Goal(s): TensorFit seeks to accelerate MRS analysis with a strong focus in time efficiency, using GPU acceleration, and modeling capabilities within the Torch framework.

Approach: Implemented in Python, employs Torch for efficient forward- and back-propagation, allowing rapid quantification of large datasets. It supports GPU  usage, and integration with SpectrIm-QMRS for clinical practices.

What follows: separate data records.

From an optimization exercise on the open Yosys and OpenROAD flow, aimed at a short achievable clock period and few clock cycles; shortcuts taken in it are not production practice.
Only simulation tests tie the RTL to the original design; equivalence was not proved.
Power and IR drop assume default switching activity.

==> design.v <==
module md5_core (
    input  wire        clk,
    input  wire        rst,         
    input  wire        cmd_valid,
    input  wire [31:0] cmd_word,
    output wire        cmd_ready,
    output wire [31:0] status,
    output reg  [31:0] dout0,
    output reg  [31:0] dout1,
    output reg  [31:0] dout2,
    output reg  [31:0] dout3
);
    localparam [7:0] OP_NOP    = 8'h00;
    localparam [7:0] OP_ERRCLR = 8'h0F;
    localparam [7:0] OP_INIT   = 8'h10;
    localparam [7:0] OP_UPD    = 8'h11;
    localparam [7:0] OP_FIN    = 8'h12;
    localparam [7:0] E_OK       = 8'h00;
    localparam [7:0] E_ILLEGAL  = 8'h01;
    localparam [7:0] E_RESERVED = 8'h02;
    localparam [7:0] E_NOT_INIT = 8'h04;
    reg         md5v;
    reg  [7:0]  err;
    reg         errs;
    reg         ready;
    reg  [31:0] st_a, st_b, st_c, st_d;    
    reg  [511:0] bank0, bank1;             
    reg  [63:0] count;                     
    reg         q_init, q_upd, q_fin;
    reg  [7:0]  q_byte;
    reg  [31:0] wa, wb, wc, wd;            
    reg  [31:0] pre;                       
    reg  [31:0] ngu, ngv, npu, npv;        
    reg         pre_ok;                    
    reg  [5:0]  step;
    reg         eb;                        
    reg  [1:0]  lag;                       
    reg         fin;                       
    reg         fin_two;                   
    reg         in_len;                    
    reg  [15:0] ssel;                      
    reg         last;                      
    reg         blk_end_q;                 
    reg  [31:0] k0, k1, k2;                
    reg  [3:0]  gi0, gi1, gi2;             
    reg  [31:0] kx;                        
    reg         kx_ok;                     
    reg         s62, s63;                  
    assign cmd_ready = ready;
    assign status    = {15'd0, errs, err, 7'd0, md5v};
    wire [7:0] op = cmd_word[31:24];
    reg  [7:0] chk_err;
    always @(*) begin
        case (op)
            OP_NOP, OP_ERRCLR, OP_INIT:
                chk_err = (cmd_word[23:0] != 24'd0) ? E_RESERVED : E_OK;
            OP_UPD:
                chk_err = (cmd_word[23:8] != 16'd0) ? E_RESERVED :
                          (!md5v)                   ? E_NOT_INIT : E_OK;
            OP_FIN:
                chk_err = (cmd_word[23:0] != 24'd0) ? E_RESERVED :
                          (!md5v)                   ? E_NOT_INIT : E_OK;
            default:
                chk_err = E_ILLEGAL;
        endcase
    end
    wire accept  = cmd_valid && ready;
    wire cmd_ok  = accept && (chk_err == E_OK);
    wire do_init = cmd_ok && (op == OP_INIT);
    wire do_upd  = cmd_ok && (op == OP_UPD);
    wire do_fin  = cmd_ok && (op == OP_FIN);
    wire [5:0]  r      = count[5:0];
    wire [63:0] bitlen = {count[60:0], 3'b000};
    wire        wbank  = count[6];
    wire [511:0] fill  = wbank ? bank1 : bank0;
    reg [511:0] pad_blk;
    integer k;
    always @(*) begin
        for (k = 0; k < 64; k = k + 1) begin
            if (k < r)
                pad_blk[8*k +: 8] = fill[8*k +: 8];
            else if (k == r)
                pad_blk[8*k +: 8] = 8'h80;
            else
                pad_blk[8*k +: 8] = 8'h00;
        end
        if (r <= 6'd55)
            pad_blk[511:448] = bitlen;
    end
    function [31:0] kconst(input [5:0] i);
        case (i)
            6'd0:  kconst = 32'hD76AA478; 6'd1:  kconst = 32'hE8C7B756; 6'd2:  kconst = 32'h242070DB; 6'd3:  kconst = 32'hC1BDCEEE;
            6'd4:  kconst = 32'hF57C0FAF; 6'd5:  kconst = 32'h4787C62A; 6'd6:  kconst = 32'hA8304613; 6'd7:  kconst = 32'hFD469501;
            6'd8:  kconst = 32'h698098D8; 6'd9:  kconst = 32'h8B44F7AF; 6'd10: kconst = 32'hFFFF5BB1; 6'd11: kconst = 32'h895CD7BE;
            6'd12: kconst = 32'h6B901122; 6'd13: kconst = 32'hFD987193; 6'd14: kconst = 32'hA679438E; 6'd15: kconst = 32'h49B40821;
            6'd16: kconst = 32'hF61E2562; 6'd17: kconst = 32'hC040B340; 6'd18: kconst = 32'h265E5A51; 6'd19: kconst = 32'hE9B6C7AA;
            6'd20: kconst = 32'hD62F105D; 6'd21: kconst = 32'h02441453; 6'd22: kconst = 32'hD8A1E681; 6'd23: kconst = 32'hE7D3FBC8;
            6'd24: kconst = 32'h21E1CDE6; 6'd25: kconst = 32'hC33707D6; 6'd26: kconst = 32'hF4D50D87; 6'd27: kconst = 32'h455A14ED;
            6'd28: kconst = 32'hA9E3E905; 6'd29: kconst = 32'hFCEFA3F8; 6'd30: kconst = 32'h676F02D9; 6'd31: kconst = 32'h8D2A4C8A;
            6'd32: kconst = 32'hFFFA3942; 6'd33: kconst = 32'h8771F681; 6'd34: kconst = 32'h6D9D6122; 6'd35: kconst = 32'hFDE5380C;
            6'd36: kconst = 32'hA4BEEA44; 6'd37: kconst = 32'h4BDECFA9; 6'd38: kconst = 32'hF6BB4B60; 6'd39: kconst = 32'hBEBFBC70;
            6'd40: kconst = 32'h289B7EC6; 6'd41: kconst = 32'hEAA127FA; 6'd42: kconst = 32'hD4EF3085; 6'd43: kconst = 32'h04881D05;
            6'd44: kconst = 32'hD9D4D039; 6'd45: kconst = 32'hE6DB99E5; 6'd46: kconst = 32'h1FA27CF8; 6'd47: kconst = 32'hC4AC5665;
            6'd48: kconst = 32'hF4292244; 6'd49: kconst = 32'h432AFF97; 6'd50: kconst = 32'hAB9423A7; 6'd51: kconst = 32'hFC93A039;
            6'd52: kconst = 32'h655B59C3; 6'd53: kconst = 32'h8F0CCC92; 6'd54: kconst = 32'hFFEFF47D; 6'd55: kconst = 32'h85845DD1;
            6'd56: kconst = 32'h6FA87E4F; 6'd57: kconst = 32'hFE2CE6E0; 6'd58: kconst = 32'hA3014314; 6'd59: kconst = 32'h4E0811A1;
            6'd60: kconst = 32'hF7537E82; 6'd61: kconst = 32'hBD3AF235; 6'd62: kconst = 32'h2AD7D2BB; default: kconst = 32'hEB86D391;
        endcase
    endfunction
    function [3:0] gidx(input [5:0] i);
        case (i[5:4])
            2'd0:    gidx = i[3:0];
            2'd1:    gidx = i[3:0] * 4'd5 + 4'd1;
            2'd2:    gidx = i[3:0] * 4'd3 + 4'd5;
            default: gidx = i[3:0] * 4'd7;
        endcase
    endfunction
    function [4:0] shamt(input [3:0] i);    
        case (i)
            4'h0: shamt = 5'd7;   4'h1: shamt = 5'd12;  4'h2: shamt = 5'd17;  4'h3: shamt = 5'd22;
            4'h4: shamt = 5'd5;   4'h5: shamt = 5'd9;   4'h6: shamt = 5'd14;  4'h7: shamt = 5'd20;
            4'h8: shamt = 5'd4;   4'h9: shamt = 5'd11;  4'hA: shamt = 5'd16;  4'hB: shamt = 5'd23;
            4'hC: shamt = 5'd6;   4'hD: shamt = 5'd10;  4'hE: shamt = 5'd15;  default: shamt = 5'd21;
        endcase
    endfunction
    function [31:0] rotl(input [31:0] x, input [4:0] n);
        rotl = (x << n) | (x >> (6'd32 - {1'b0, n}));
    endfunction
    function [31:0] addgp(input [31:0] g0, input [31:0] p0);
        reg [31:0] gg, pp;
        integer i, d;
        begin
            gg = g0;
            pp = p0;
            for (d = 1; d < 32; d = d * 2)
                for (i = 31; i >= d; i = i - 1) begin
                    gg[i] = gg[i] | (pp[i] & gg[i-d]);
                    pp[i] = pp[i] & pp[i-d];
                end
            addgp = p0 ^ {gg[30:0], 1'b0};
        end
    endfunction
    function [31:0] add32(input [31:0] x, input [31:0] y);
        reg [31:0] gg, pp;
        integer i, d;
        begin
            gg = x & y;
            pp = x ^ y;
            for (d = 1; d < 32; d = d * 2)
                for (i = 31; i >= d; i = i - 1) begin
                    gg[i] = gg[i] | (pp[i] & gg[i-d]);
                    pp[i] = pp[i] & pp[i-d];
                end
            add32 = x ^ y ^ {gg[30:0], 1'b0};
        end
    endfunction
    function [31:0] add3(input [31:0] w, input [31:0] x, input [31:0] y);
        reg [31:0] s1, c1;
        begin
            s1 = w ^ x ^ y;
            c1 = {(w[30:0] & x[30:0]) | (w[30:0] & y[30:0]) | (x[30:0] & y[30:0]), 1'b0};
            add3 = add32(s1, c1);
        end
    endfunction
    function [31:0] add4(input [31:0] w, input [31:0] x, input [31:0] y, input [31:0] z);
        reg [31:0] s1, c1, s2, c2;
        begin
            s1 = w ^ x ^ y;
            c1 = {(w[30:0] & x[30:0]) | (w[30:0] & y[30:0]) | (x[30:0] & y[30:0]), 1'b0};
            s2 = s1 ^ c1 ^ z;
            c2 = {(s1[30:0] & c1[30:0]) | (s1[30:0] & z[30:0]) | (c1[30:0] & z[30:0]), 1'b0};
            add4 = add32(s2, c2);
        end
    endfunction
    function [3:0] rsel_of(input [5:0] i);
        rsel_of = 4'b0001 << i[5:4];
    endfunction
    function [15:0] ssel_of(input [5:0] i);
        ssel_of = 16'd1 << {i[5:4], i[1:0]};
    endfunction
    function [63:0] fuv(input [5:0] i, input [31:0] c, input [31:0] d);
        case (i[5:4])
            2'd0:    fuv = {c, d};
            2'd1:    fuv = {c | d, c & ~d};
            2'd2:    fuv = {~(c ^ d), c ^ d};
            default: fuv = {~c, ~(c ^ d)};
        endcase
    endfunction
    wire full_blk = (lag != 2'd0) || fin;    
    wire run      = pre_ok;                  
    wire [5:0] nstep  = step + 6'd1;
    wire [5:0] nstep2 = step + 6'd2;
    wire nxt_len   = (lag == 2'd0) && fin_two && !in_len;
    wire nxt_avail = (lag == 2'd2) || (lag == 2'd1 && (fin || count[5:2] != 4'd0)) || nxt_len;
    wire done      = run && last && (lag == 2'd0) && !nxt_len;
    wire blk_end   = run && last;
    wire [31:0]  pa    = run ? wd : wa;
    wire [31:0]  pa2   = blk_end ? st_a : 32'd0;
    wire [31:0]  pre_s = pa ^ pa2 ^ kx;
    wire [31:0]  pre_c = {(pa[30:0] & pa2[30:0]) | (pa[30:0] & kx[30:0]) | (pa2[30:0] & kx[30:0]), 1'b0};
    wire [31:0]  pre_n;
    ks_add u_pre (.x(pre_s), .y(pre_c), .s(pre_n));
    wire         ok_n  = kx_ok && !done && md5v;
    wire [5:0]   step_n = run ? nstep : step;
    wire         dec   = blk_end && (lag != 2'd0);
    wire [1:0]   lag_c = lag - {1'b0, dec};
    wire         eb_c  = dec ? ~eb : eb;
    wire         len_c = blk_end ? nxt_len : in_len;
    wire [1:0]   tsel  = {1'b0, run} + {1'b0, ok_n};
    wire         nb1   = s63;
    wire         nb2   = s62 || s63;
    wire [31:0]  x00 = bank0[32*gi0 +: 32], x01 = bank0[32*gi1 +: 32], x02 = bank0[32*gi2 +: 32];
    wire [31:0]  x10 = bank1[32*gi0 +: 32], x11 = bank1[32*gi1 +: 32], x12 = bank1[32*gi2 +: 32];
    wire [31:0]  kx0_n, kx1_n, kx2_n;
    ks_add u_kx0 (.x(k0), .y(xword(in_len, eb, gi0, x00, x10)), .s(kx0_n));
    ks_add u_kx1 (.x(k1), .y(nb1 ? xword(nxt_len, ~eb, gi1, x01, x11) : xword(in_len, eb, gi1, x01, x11)), .s(kx1_n));
    ks_add u_kx2 (.x(k2), .y(nb2 ? xword(nxt_len, ~eb, gi2, x02, x12) : xword(in_len, eb, gi2, x02, x12)), .s(kx2_n));
    wire         av0 = avail_cur(gi0);
    wire         av1 = nb1 ? avail_nxt(gi1) : avail_cur(gi1);
    wire         av2 = nb2 ? avail_nxt(gi2) : avail_cur(gi2);
    wire [31:0]  kx_n   = tsel == 2'd2 ? kx2_n : tsel == 2'd1 ? kx1_n : kx0_n;
    wire         tavail = tsel == 2'd2 ? av2   : tsel == 2'd1 ? av1   : av0;
    function [31:0] xword(input len, input bank, input [3:0] w, input [31:0] x0, input [31:0] x1);
        xword = len ? (w == 4'd14 ? bitlen[31:0] : w == 4'd15 ? bitlen[63:32] : 32'd0)
                    : (bank ? x1 : x0);
    endfunction
    function avail_cur(input [3:0] w);
        avail_cur = in_len || lag != 2'd0 || fin || (w < count[5:2]);
    endfunction
    function avail_nxt(input [3:0] w);
        avail_nxt = (lag == 2'd2) || (lag == 2'd1 && (fin || w < count[5:2])) || nxt_len;
    endfunction
    wire [31:0] sum_a = st_a + wd;
    wire [31:0] sum_c = st_c + wb;
    wire [31:0] sum_d = st_d + wc;
    wire [31:0] c_n  = run ? (last ? sum_c : wb) : wc;
    wire [31:0] d_n  = run ? (last ? sum_d : wc) : wd;
    wire [63:0] uv_n = fuv(step_n, c_n, d_n);
    wire [31:0] t;                           
    wire [31:0] rot;
    ks_step u_t (.b(wb), .ngu(ngu), .ngv(ngv), .npu(npu), .npv(npv), .s(t));
    rot16 u_rot (.t(t), .ssel(ssel), .rot(rot));
    wire [31:0] stb_wb;
    ks_add u_stb (.x(st_b), .y(wb), .s(stb_wb));
    wire [31:0] bsel = last ? stb_wb : wb;
    wire [31:0] nb;
    ks_add u_nb (.x(bsel), .y(rot), .s(nb));
    always @(posedge clk)
        wb <= q_init ? 32'hEFCDAB89 : nb;
    always @(posedge clk) begin
        if (rst) begin
            ready   <= 1'b1;
            md5v    <= 1'b0;
            err     <= E_OK;
            errs    <= 1'b0;
            dout0   <= 32'd0;
            dout1   <= 32'd0;
            dout2   <= 32'd0;
            dout3   <= 32'd0;
            q_init  <= 1'b0;
            q_upd   <= 1'b0;
            q_fin   <= 1'b0;
            fin     <= 1'b0;
            fin_two <= 1'b0;
            in_len  <= 1'b0;
            pre_ok  <= 1'b0;
            step    <= 6'd0;
            s62     <= 1'b0;
            s63     <= 1'b0;
            ssel    <= 16'd0;
            last    <= 1'b0;
            blk_end_q <= 1'b0;
            k0      <= kconst(6'd0);
            k1      <= kconst(6'd1);
            k2      <= kconst(6'd2);
            gi0     <= gidx(6'd0);
            gi1     <= gidx(6'd1);
            gi2     <= gidx(6'd2);
            kx_ok   <= 1'b0;
            lag     <= 2'd0;
            eb      <= 1'b0;
        end else begin
            if (accept) begin
                err <= chk_err;
                if (chk_err != E_OK)
                    errs <= 1'b1;
                else if (op == OP_ERRCLR)
                    errs <= 1'b0;
            end
            if (do_init)
                md5v <= 1'b1;
            q_init <= do_init;
            q_upd  <= do_upd;
            q_fin  <= do_fin;
            q_byte <= cmd_word[7:0];
            if (q_upd) begin
                if (wbank) bank1[8*r +: 8] <= q_byte;
                else       bank0[8*r +: 8] <= q_byte;
                count <= count + 64'd1;
            end
            if (q_fin) begin
                if (wbank) bank1 <= pad_blk;
                else       bank0 <= pad_blk;
                fin     <= 1'b1;
                fin_two <= (r > 6'd55);
            end
            if (q_init) begin
                count  <= 64'd0;
                st_a <= 32'h67452301; st_b <= 32'hEFCDAB89; st_c <= 32'h98BADCFE; st_d <= 32'h10325476;
                wa   <= 32'h67452301; wc   <= 32'h98BADCFE; wd   <= 32'h10325476;
                step   <= 6'd0;
                s62    <= 1'b0;
                s63    <= 1'b0;
                ssel   <= 16'd0;
                last   <= 1'b0;
                k0     <= kconst(6'd0);
                k1     <= kconst(6'd1);
                k2     <= kconst(6'd2);
                gi0    <= gidx(6'd0);
                gi1    <= gidx(6'd1);
                gi2    <= gidx(6'd2);
                kx_ok  <= 1'b0;
                pre_ok <= 1'b0;
                lag    <= 2'd0;
                eb     <= 1'b0;
                in_len <= 1'b0;
                blk_end_q <= 1'b0;
            end else begin
                blk_end_q <= blk_end;
                pre    <= pre_n;
                ngu    <= ~(pre_n & uv_n[63:32]);
                ngv    <= ~(pre_n & uv_n[31:0]);
                npu    <= ~(pre_n ^ uv_n[63:32]);
                npv    <= ~(pre_n ^ uv_n[31:0]);
                pre_ok <= ok_n;
                ssel   <= ok_n ? ssel_of(step_n) : 16'd0;
                last   <= ok_n && (step_n == 6'd63);
                kx     <= kx_n;
                kx_ok  <= tavail && md5v && !done;
                lag    <= lag + ((q_upd && r == 6'd63) ? 2'd1 : 2'd0)
                              - ((blk_end && lag != 2'd0) ? 2'd1 : 2'd0);
                if (run) begin
                    step  <= nstep;
                    s62   <= (nstep == 6'd62);
                    s63   <= (nstep == 6'd63);
                    k0    <= k1;
                    k1    <= k2;
                    k2    <= kconst(step + 6'd3);
                    gi0   <= gi1;
                    gi1   <= gi2;
                    gi2   <= gidx(step + 6'd3);
                    if (last) begin
                        wa <= sum_a; wc <= sum_c; wd <= sum_d;
                        st_a <= sum_a; st_c <= sum_c; st_d <= sum_d;
                        if (lag != 2'd0) eb <= ~eb;
                        else if (nxt_len) in_len <= 1'b1;
                    end else begin
                        wa <= wd; wc <= wb; wd <= wc;
                    end
                end
                if (blk_end_q) st_b <= wb;
                if (done) begin
                    dout0  <= sum_a;
                    dout1  <= nb;
                    dout2  <= sum_c;
                    dout3  <= sum_d;
                    md5v   <= 1'b0;
                    fin    <= 1'b0;
                    in_len <= 1'b0;
                end
            end
            if (done)
                ready <= 1'b1;
            else if (do_fin || q_fin || fin)
                ready <= 1'b0;
            else
                ready <= !(lag == 2'd1 && r[5:1] == 5'd31) && lag != 2'd2;
        end
    end
endmodule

Results: TensorFit achieves speed-ups surpassing existing methods by up to 200x on GPU and 17x on CPU, making it a powerful tool for metabolite quantification in EPSI data.

Impact: TensorFit speed-up MRS metabolite quantification in clinical practices, enabling ultra-fast analysis. This tool could lead to enhance the use of high-resolution MRS adquisition for both research and clinical practices.